November 2, 2009
Interior Department Spins its Wheels on Mountaintop Removal Coal Mining
Inaction, Delay in Changing Bush-era Rule to Protect Streams Put Appalachian Communities at Risk and Put Focus on Environmental Protection Agency
Washington, D.C. The U.S. Department of the Interior intends to delay issuing a rule that would protect Appalachian streams and communities from mountaintop removal coal mining, giving even more urgency to the need for the Environmental Protection Agency (EPA) to take action to address this destructive practice. According to a filing in U.S. District Court for the District of Columbia late Friday, Interior intends to delay issuing a new stream buffer zone rule, a move that could mean devastation for more areas of Appalachia. The rule is needed to ensure that no mining waste can be dumped within 100 feet of a mountain stream, to protect the downstream waterways, communities, and wildlife from harm caused by stream destruction and pollution.

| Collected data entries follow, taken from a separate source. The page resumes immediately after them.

===== config.mk =====
export PLATFORM = sky130hd
export DESIGN_NAME = u_loop_activation_sequencer
export DESIGN_NICKNAME = d
export VERILOG_FILES = /design/src/rtl/act_seq_pkg.sv /design/src/rtl/activation_timer.sv /design/src/rtl/u_loop_activation_sequencer.sv
export SDC_FILE = /design/constraint.sdc
export NUM_CORES = 1
export LEC_CHECK = 0
export ABC_AREA = 0
export BUFFER_PORTS_ARGS = -buffer_cell sky130_fd_sc_hd__buf_2
export CAP_MARGIN = 20
export CORE_MARGIN = 2
export CORE_UTILIZATION = 35
export DETAILED_ROUTE_END_ITERATION = 16
export PLACE_DENSITY = 0.54
export SYNTH_ARGS = -nofsm -noshare
export SYNTH_HDL_FRONTEND = slang
export SYNTH_SLANG_ARGS = --single-unit

===== constraint.sdc =====
create_clock -name clock_in -period 4.1 [get_ports clock_in]
set_input_delay 0.82 -clock clock_in [delete_from_list [all_inputs] [get_ports clock_in]]
set_output_delay 0.82 -clock clock_in [all_outputs]
set_load 0.05 [all_outputs]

"The Department of the Interior is spinning its wheels, leaving this Bush-era rule in place while Appalachia's mountains, streams and communities continue to be destroyed," said Mary Anne Hitt, Deputy Director of the Sierra Club's Beyond Coal Campaign. "We urge the Department of the Interior to stop wasting time and to quickly issue a stronger rule to protect streams."
The statement filed by the Department of the Interior late Friday suggests a slow timetable for the agency to address mountaintop removal coal mining, starting with an "Advance Notice of Proposed Rulemaking" that will likely have no on-the-ground impact. This statement sets no date for definitive action before 2011. This makes it even more critical for the EPA to revise Clean Water Act rules to stop the destructive practice of filling streams with mining waste.”

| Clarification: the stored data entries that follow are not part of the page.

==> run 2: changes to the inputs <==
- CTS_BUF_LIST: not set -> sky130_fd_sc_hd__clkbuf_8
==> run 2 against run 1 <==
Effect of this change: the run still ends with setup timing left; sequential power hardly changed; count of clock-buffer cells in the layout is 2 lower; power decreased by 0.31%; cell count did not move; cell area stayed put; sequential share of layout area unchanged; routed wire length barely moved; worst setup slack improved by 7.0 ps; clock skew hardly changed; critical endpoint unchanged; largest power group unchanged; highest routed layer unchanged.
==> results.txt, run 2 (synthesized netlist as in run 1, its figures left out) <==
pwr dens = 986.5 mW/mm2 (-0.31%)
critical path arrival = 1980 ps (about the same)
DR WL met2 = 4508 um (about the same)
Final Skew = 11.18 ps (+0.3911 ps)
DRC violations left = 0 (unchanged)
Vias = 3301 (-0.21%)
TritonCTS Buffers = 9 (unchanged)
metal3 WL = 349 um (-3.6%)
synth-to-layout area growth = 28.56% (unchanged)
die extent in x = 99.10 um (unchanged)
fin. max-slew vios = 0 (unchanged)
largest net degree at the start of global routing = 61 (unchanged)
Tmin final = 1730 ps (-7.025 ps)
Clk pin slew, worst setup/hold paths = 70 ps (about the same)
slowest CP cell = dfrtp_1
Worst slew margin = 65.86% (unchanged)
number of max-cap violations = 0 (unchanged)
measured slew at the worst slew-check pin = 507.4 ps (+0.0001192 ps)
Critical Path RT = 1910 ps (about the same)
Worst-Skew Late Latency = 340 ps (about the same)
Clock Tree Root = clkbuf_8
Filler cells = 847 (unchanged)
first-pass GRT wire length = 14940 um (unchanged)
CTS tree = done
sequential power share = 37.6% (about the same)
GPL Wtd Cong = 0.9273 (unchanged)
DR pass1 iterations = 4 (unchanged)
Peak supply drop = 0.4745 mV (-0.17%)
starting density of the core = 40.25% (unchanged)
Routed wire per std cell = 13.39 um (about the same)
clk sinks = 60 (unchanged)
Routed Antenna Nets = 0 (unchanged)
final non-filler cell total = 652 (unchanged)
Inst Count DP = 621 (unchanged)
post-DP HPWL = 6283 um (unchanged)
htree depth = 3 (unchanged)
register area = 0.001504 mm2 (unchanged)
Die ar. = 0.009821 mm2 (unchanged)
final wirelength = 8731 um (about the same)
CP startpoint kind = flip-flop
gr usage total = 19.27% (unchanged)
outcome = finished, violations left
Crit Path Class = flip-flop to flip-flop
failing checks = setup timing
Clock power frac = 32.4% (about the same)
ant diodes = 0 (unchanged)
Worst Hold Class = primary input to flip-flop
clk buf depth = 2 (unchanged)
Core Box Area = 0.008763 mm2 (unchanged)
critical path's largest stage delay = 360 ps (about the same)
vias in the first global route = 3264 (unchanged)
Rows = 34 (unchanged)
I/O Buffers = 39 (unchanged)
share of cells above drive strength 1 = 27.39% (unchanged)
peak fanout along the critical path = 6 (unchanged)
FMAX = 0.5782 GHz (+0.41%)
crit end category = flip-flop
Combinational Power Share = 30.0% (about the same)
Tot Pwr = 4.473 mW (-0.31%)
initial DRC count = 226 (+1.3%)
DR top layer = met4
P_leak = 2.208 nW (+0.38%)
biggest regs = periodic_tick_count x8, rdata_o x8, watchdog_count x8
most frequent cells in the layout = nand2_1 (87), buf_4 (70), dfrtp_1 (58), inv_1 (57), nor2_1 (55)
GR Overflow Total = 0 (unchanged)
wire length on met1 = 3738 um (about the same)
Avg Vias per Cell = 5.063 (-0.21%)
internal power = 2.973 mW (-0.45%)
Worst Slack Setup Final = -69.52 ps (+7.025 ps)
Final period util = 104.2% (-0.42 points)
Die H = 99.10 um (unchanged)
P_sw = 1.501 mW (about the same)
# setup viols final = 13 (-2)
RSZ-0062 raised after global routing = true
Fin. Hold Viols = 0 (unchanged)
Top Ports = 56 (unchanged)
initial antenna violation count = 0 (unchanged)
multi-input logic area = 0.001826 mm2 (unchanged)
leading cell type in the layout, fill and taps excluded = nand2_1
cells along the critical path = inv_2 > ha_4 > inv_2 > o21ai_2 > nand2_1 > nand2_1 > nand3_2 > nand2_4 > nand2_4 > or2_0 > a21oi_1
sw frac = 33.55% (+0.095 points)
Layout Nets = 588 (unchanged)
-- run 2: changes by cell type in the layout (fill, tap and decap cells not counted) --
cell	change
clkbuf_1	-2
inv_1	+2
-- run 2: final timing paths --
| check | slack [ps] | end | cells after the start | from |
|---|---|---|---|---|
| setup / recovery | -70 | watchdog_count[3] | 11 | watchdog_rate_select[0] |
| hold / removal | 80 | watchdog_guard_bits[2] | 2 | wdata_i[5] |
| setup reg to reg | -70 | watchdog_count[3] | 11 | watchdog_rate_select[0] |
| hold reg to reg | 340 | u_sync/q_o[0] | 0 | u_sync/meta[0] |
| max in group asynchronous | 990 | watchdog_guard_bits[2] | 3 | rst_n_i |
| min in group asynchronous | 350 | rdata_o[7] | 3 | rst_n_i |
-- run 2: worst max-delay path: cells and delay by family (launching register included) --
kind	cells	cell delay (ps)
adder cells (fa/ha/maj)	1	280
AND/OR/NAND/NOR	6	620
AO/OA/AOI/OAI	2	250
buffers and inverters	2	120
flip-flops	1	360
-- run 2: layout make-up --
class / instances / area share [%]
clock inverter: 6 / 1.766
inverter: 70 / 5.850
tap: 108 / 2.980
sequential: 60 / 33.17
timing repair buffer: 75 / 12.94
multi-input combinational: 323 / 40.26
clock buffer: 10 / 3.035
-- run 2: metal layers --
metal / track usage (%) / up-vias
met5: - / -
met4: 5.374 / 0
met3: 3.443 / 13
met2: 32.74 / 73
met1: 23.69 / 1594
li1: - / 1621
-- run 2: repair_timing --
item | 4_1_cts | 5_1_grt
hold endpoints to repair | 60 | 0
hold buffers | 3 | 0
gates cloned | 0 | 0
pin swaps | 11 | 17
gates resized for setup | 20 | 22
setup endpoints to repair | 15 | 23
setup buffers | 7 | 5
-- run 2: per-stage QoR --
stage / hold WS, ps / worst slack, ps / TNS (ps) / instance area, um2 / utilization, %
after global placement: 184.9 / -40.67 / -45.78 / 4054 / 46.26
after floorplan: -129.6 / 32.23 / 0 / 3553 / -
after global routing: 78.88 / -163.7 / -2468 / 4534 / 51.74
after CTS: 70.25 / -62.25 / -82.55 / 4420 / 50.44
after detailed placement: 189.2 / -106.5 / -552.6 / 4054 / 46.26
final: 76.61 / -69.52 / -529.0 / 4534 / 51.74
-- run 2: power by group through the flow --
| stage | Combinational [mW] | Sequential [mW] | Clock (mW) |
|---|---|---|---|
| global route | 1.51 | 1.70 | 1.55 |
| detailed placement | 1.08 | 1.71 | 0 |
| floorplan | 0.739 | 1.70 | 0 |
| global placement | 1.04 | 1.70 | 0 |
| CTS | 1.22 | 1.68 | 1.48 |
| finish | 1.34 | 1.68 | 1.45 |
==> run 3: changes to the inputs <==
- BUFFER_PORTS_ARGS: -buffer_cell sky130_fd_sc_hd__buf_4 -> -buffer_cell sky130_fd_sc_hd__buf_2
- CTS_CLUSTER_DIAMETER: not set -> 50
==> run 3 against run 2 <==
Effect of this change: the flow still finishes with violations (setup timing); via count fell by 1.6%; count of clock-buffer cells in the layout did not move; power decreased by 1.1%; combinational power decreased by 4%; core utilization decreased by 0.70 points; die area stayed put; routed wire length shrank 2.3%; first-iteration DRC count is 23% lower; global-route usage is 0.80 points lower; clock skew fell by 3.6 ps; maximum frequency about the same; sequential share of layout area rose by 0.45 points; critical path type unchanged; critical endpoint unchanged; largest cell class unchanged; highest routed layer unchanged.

In 2008 the Bush Administration severely weakened the stream buffer zone rule, a key protection for waterways near mountaintop removal coal mines. The buffer zone rule is promulgated under the Surface Mining Control and Reclamation Act (SMCRA).
"Fixing the stream buffer zone rule remains a key component in the complex effort to end mountaintop removal coal mining," said Lorelei Scarboro of Coal River Mountain Watch in West Virginia. "The Department of Interior has so far dragged its heels in addressing mountaintop removal coal mining, and the EPA's recent steps to evaluate this destructive practice are now even more critical to the communities, streams and mountains of Appalachia."
While the Department of the Interior delays, mining companies are destroying Appalachia's mountaintops and its potential for a clean energy future. In southern West Virginia, Massey Energy recently began blasting on Coal River Mountain, a prime site for wind energy. Plans for the massive mine include dumping waste into valleys and waterways, something the Department of the Interior could help prevent by promptly issuing a strong stream buffer zone rule.
"We now have hundreds more buried streams and ten more years of reasons why the buffer zone rule should be enforced as the courts have ordered," said Cindy Rank with the West Virginia Highlands Conservancy. "Intermittent and perennial streams must be protected from mining activities that obliterate both the quality and quantity of those irreplaceable headwaters that we all depend upon."
Mining companies have already buried close to 2,000 miles of Appalachian streams beneath piles of toxic waste and debris. Serious steps to end mountaintop removal coal mining would protect streams while helping to promote clean energy solutions and create good, green jobs in America.